SUPPLIED ENTRIES section start

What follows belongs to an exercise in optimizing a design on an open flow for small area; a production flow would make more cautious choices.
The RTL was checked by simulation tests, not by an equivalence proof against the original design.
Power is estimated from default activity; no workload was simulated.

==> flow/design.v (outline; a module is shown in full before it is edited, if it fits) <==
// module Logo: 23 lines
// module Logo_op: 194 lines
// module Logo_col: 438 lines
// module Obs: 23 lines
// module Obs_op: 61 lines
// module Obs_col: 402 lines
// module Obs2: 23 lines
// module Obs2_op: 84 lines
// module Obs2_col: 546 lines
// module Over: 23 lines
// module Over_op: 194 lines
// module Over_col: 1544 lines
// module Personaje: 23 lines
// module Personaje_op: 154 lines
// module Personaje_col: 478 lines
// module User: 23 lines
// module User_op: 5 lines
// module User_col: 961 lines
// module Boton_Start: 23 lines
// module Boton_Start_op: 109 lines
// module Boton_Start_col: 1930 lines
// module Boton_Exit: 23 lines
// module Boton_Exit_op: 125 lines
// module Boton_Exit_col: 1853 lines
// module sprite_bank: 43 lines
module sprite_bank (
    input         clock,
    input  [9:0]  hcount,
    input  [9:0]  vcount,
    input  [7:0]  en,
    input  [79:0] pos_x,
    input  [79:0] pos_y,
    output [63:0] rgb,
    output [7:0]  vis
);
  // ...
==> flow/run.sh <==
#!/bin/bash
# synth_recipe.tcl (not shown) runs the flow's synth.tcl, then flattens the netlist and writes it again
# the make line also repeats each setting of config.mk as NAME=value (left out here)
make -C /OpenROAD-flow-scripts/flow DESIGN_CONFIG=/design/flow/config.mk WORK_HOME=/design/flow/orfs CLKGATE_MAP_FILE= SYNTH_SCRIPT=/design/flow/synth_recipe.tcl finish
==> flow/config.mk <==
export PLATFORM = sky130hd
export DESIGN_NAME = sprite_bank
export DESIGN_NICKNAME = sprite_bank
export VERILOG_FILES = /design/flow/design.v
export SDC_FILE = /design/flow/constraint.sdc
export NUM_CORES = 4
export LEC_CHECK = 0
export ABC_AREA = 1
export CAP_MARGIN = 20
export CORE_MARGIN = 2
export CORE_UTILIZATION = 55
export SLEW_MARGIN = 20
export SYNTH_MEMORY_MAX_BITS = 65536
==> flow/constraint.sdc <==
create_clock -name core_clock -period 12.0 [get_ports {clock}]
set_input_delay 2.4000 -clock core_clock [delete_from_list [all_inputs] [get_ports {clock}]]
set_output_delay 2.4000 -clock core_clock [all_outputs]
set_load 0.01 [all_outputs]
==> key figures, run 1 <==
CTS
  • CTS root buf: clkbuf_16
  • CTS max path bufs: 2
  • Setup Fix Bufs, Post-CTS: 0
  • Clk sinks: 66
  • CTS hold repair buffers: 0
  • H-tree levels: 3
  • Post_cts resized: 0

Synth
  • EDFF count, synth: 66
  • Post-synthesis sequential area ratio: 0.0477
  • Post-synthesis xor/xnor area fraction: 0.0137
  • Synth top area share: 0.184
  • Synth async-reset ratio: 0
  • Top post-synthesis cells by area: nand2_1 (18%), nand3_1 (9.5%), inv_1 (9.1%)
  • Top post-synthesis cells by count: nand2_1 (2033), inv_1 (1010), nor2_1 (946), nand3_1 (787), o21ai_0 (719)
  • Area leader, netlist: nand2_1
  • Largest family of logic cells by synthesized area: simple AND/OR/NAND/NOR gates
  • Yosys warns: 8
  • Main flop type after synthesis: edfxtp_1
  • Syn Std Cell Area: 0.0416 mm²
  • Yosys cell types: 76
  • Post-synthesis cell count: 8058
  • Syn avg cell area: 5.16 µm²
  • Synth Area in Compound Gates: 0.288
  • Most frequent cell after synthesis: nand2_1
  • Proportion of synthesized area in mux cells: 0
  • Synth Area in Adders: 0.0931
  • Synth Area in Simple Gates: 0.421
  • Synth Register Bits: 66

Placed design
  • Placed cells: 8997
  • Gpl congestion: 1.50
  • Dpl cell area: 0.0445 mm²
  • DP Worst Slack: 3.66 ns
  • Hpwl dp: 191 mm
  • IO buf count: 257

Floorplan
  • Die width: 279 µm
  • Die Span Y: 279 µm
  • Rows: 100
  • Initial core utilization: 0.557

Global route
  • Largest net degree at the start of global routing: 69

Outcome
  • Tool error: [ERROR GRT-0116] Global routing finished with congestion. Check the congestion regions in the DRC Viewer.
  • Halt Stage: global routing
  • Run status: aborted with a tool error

SUPPLIED ENTRIES section end
SUPPLIED ENTRIES section start

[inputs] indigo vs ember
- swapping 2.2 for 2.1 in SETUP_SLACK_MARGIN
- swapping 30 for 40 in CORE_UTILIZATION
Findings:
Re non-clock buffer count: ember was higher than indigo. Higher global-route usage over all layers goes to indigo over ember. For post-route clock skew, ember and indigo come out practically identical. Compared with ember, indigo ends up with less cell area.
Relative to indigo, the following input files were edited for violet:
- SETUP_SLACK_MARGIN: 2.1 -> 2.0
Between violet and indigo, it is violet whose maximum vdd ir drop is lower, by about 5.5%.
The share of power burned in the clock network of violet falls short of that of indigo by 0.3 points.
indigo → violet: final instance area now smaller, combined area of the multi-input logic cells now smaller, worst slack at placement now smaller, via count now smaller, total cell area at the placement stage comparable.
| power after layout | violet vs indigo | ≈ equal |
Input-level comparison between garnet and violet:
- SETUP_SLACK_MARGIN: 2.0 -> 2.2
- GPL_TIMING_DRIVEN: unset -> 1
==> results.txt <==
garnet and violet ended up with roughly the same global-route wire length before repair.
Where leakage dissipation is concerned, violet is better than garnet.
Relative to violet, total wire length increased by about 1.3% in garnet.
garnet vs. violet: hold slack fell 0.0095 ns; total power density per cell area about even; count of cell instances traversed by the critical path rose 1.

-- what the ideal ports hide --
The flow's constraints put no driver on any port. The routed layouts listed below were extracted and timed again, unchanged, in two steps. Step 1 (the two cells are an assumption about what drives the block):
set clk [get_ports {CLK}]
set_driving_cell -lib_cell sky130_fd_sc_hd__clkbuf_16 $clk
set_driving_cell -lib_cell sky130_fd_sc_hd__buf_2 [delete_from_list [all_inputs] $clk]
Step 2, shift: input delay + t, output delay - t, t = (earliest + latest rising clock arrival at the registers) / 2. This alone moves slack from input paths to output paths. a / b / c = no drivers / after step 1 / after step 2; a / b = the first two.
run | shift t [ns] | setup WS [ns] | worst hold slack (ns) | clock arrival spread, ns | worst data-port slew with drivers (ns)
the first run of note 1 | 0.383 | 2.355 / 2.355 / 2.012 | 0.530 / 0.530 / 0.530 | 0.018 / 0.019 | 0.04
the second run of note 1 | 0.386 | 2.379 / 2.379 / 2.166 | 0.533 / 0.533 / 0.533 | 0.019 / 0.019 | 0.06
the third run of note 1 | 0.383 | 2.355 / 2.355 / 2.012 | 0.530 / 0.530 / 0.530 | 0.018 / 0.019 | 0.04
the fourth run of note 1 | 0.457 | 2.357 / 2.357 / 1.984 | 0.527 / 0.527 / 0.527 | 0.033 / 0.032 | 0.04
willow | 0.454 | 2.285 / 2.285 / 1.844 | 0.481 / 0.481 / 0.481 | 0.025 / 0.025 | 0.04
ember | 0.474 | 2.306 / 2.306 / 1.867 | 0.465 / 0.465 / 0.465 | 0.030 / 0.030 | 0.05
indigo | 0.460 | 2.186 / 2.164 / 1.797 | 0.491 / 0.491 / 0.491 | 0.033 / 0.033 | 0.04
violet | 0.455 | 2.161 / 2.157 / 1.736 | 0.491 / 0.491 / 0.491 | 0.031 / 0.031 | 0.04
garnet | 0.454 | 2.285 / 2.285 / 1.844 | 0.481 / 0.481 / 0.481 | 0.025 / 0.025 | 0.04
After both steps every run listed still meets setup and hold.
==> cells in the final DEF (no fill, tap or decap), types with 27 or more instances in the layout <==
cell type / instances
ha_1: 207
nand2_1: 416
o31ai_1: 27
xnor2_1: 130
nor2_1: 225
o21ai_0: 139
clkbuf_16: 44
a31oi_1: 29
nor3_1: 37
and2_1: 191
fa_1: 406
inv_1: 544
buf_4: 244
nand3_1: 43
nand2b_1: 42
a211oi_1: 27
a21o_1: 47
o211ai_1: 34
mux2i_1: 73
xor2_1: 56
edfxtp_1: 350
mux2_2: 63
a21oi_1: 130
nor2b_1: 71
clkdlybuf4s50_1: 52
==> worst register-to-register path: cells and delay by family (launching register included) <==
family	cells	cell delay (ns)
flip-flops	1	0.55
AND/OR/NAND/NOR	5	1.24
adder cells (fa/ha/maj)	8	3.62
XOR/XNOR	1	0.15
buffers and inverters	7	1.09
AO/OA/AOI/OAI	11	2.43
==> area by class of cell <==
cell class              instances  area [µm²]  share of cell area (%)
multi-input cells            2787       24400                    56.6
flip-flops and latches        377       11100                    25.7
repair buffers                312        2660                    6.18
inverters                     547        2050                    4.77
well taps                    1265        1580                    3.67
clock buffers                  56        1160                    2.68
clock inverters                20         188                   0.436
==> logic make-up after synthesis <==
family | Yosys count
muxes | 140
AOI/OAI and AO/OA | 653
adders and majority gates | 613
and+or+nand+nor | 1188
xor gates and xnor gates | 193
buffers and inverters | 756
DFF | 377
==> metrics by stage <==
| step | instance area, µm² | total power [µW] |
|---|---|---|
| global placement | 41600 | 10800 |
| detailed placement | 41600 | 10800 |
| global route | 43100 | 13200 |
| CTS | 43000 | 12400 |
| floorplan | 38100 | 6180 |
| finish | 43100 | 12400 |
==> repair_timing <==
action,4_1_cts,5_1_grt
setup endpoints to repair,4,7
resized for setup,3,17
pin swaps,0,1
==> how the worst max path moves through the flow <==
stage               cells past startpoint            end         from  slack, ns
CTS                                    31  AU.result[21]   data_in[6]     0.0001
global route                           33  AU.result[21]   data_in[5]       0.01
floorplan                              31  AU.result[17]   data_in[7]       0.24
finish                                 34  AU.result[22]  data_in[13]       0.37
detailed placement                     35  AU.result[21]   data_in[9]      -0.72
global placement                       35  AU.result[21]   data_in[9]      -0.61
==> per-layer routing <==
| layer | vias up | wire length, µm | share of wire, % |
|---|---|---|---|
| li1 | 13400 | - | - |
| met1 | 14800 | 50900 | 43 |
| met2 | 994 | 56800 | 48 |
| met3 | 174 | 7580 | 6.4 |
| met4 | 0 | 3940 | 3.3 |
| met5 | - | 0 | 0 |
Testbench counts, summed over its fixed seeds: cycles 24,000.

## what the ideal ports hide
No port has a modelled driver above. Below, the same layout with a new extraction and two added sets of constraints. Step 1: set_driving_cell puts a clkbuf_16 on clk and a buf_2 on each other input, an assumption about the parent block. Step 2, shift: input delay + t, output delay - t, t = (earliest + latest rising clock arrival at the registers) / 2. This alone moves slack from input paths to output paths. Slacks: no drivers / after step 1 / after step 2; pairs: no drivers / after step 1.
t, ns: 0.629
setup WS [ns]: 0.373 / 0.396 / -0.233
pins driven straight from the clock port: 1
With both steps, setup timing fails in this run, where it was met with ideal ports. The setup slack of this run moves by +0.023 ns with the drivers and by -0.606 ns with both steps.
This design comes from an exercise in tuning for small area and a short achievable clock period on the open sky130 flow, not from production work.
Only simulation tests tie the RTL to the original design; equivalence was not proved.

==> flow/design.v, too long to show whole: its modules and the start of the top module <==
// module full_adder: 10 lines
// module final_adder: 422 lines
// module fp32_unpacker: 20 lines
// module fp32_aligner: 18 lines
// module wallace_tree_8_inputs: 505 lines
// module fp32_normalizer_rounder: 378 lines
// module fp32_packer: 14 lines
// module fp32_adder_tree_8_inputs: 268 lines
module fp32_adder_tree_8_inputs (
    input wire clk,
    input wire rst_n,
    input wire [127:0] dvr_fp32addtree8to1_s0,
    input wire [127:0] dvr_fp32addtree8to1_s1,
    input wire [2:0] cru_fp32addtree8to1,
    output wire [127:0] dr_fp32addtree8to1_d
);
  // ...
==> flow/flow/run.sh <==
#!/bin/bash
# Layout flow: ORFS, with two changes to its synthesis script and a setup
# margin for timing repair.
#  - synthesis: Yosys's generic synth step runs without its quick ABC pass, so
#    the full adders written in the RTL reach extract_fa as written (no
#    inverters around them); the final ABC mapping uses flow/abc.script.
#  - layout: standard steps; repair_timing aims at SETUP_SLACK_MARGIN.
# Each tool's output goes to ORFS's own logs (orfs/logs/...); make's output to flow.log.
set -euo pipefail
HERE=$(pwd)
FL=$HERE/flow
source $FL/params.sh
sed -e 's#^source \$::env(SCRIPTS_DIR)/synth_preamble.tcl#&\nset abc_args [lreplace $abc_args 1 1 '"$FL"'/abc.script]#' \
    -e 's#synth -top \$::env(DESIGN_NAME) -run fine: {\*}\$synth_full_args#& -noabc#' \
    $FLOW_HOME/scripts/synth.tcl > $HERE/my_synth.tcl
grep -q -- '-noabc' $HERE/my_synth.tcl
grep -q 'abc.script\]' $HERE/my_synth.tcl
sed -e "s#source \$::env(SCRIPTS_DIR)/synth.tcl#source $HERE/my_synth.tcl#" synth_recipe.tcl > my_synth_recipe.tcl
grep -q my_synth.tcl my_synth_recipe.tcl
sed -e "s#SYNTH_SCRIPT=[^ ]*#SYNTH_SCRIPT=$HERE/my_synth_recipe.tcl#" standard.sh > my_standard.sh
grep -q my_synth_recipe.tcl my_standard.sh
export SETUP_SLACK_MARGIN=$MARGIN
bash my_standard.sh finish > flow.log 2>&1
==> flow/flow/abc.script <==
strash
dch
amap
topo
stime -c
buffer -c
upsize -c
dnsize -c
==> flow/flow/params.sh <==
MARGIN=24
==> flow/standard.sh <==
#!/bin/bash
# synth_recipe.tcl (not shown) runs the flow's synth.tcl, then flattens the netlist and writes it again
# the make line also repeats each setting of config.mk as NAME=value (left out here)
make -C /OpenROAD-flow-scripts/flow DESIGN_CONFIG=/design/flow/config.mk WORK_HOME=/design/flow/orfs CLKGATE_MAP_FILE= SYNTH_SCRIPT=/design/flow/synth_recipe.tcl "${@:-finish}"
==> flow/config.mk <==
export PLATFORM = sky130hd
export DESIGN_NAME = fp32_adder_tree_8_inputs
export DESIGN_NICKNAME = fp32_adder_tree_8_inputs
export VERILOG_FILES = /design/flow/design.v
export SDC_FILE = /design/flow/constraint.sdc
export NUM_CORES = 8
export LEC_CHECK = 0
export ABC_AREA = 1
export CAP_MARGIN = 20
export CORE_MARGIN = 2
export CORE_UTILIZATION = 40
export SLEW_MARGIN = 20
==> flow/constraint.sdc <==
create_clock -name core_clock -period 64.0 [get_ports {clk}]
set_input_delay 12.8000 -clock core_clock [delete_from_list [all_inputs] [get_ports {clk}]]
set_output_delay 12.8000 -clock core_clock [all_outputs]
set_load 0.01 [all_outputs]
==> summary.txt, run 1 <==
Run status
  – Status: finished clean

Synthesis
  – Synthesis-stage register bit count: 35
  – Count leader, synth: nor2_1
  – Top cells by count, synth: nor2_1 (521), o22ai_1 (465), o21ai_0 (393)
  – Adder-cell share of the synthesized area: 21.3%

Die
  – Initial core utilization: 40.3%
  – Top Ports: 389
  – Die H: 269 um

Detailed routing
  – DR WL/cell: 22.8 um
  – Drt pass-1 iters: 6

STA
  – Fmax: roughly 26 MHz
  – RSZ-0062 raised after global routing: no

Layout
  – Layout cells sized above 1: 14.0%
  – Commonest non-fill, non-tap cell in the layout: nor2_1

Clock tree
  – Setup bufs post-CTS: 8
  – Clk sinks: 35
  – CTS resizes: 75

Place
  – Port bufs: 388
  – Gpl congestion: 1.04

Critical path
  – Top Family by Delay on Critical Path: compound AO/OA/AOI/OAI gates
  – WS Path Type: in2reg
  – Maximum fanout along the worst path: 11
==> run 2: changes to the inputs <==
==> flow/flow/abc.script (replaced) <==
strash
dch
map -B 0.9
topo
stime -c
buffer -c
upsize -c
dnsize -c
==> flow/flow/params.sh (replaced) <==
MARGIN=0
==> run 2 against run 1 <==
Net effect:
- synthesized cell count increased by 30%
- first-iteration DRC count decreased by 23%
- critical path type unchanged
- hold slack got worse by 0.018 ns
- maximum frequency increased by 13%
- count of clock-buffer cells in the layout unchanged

SUPPLIED ENTRIES section end

WORK ORDER >> Retype only the lines above between the line with "and+or+nand+nor | 1188" and the line with "13400 | - | - |", counting those two lines as well, and keep every character as it is.

EXERCISE OUTPUT >>
and+or+nand+nor | 1188
xor gates and xnor gates | 193
buffers and inverters | 756
DFF | 377
==> metrics by stage <==
| step | instance area, µm² | total power [µW] |
|---|---|---|
| global placement | 41600 | 10800 |
| detailed placement | 41600 | 10800 |
| global route | 43100 | 13200 |
| CTS | 43000 | 12400 |
| floorplan | 38100 | 6180 |
| finish | 43100 | 12400 |
==> repair_timing <==
action,4_1_cts,5_1_grt
setup endpoints to repair,4,7
resized for setup,3,17
pin swaps,0,1
==> how the worst max path moves through the flow <==
stage               cells past startpoint            end         from  slack, ns
CTS                                    31  AU.result[21]   data_in[6]     0.0001
global route                           33  AU.result[21]   data_in[5]       0.01
floorplan                              31  AU.result[17]   data_in[7]       0.24
finish                                 34  AU.result[22]  data_in[13]       0.37
detailed placement                     35  AU.result[21]   data_in[9]      -0.72
global placement                       35  AU.result[21]   data_in[9]      -0.61
==> per-layer routing <==
| layer | vias up | wire length, µm | share of wire, % |
|---|---|---|---|
| li1 | 13400 | - | - |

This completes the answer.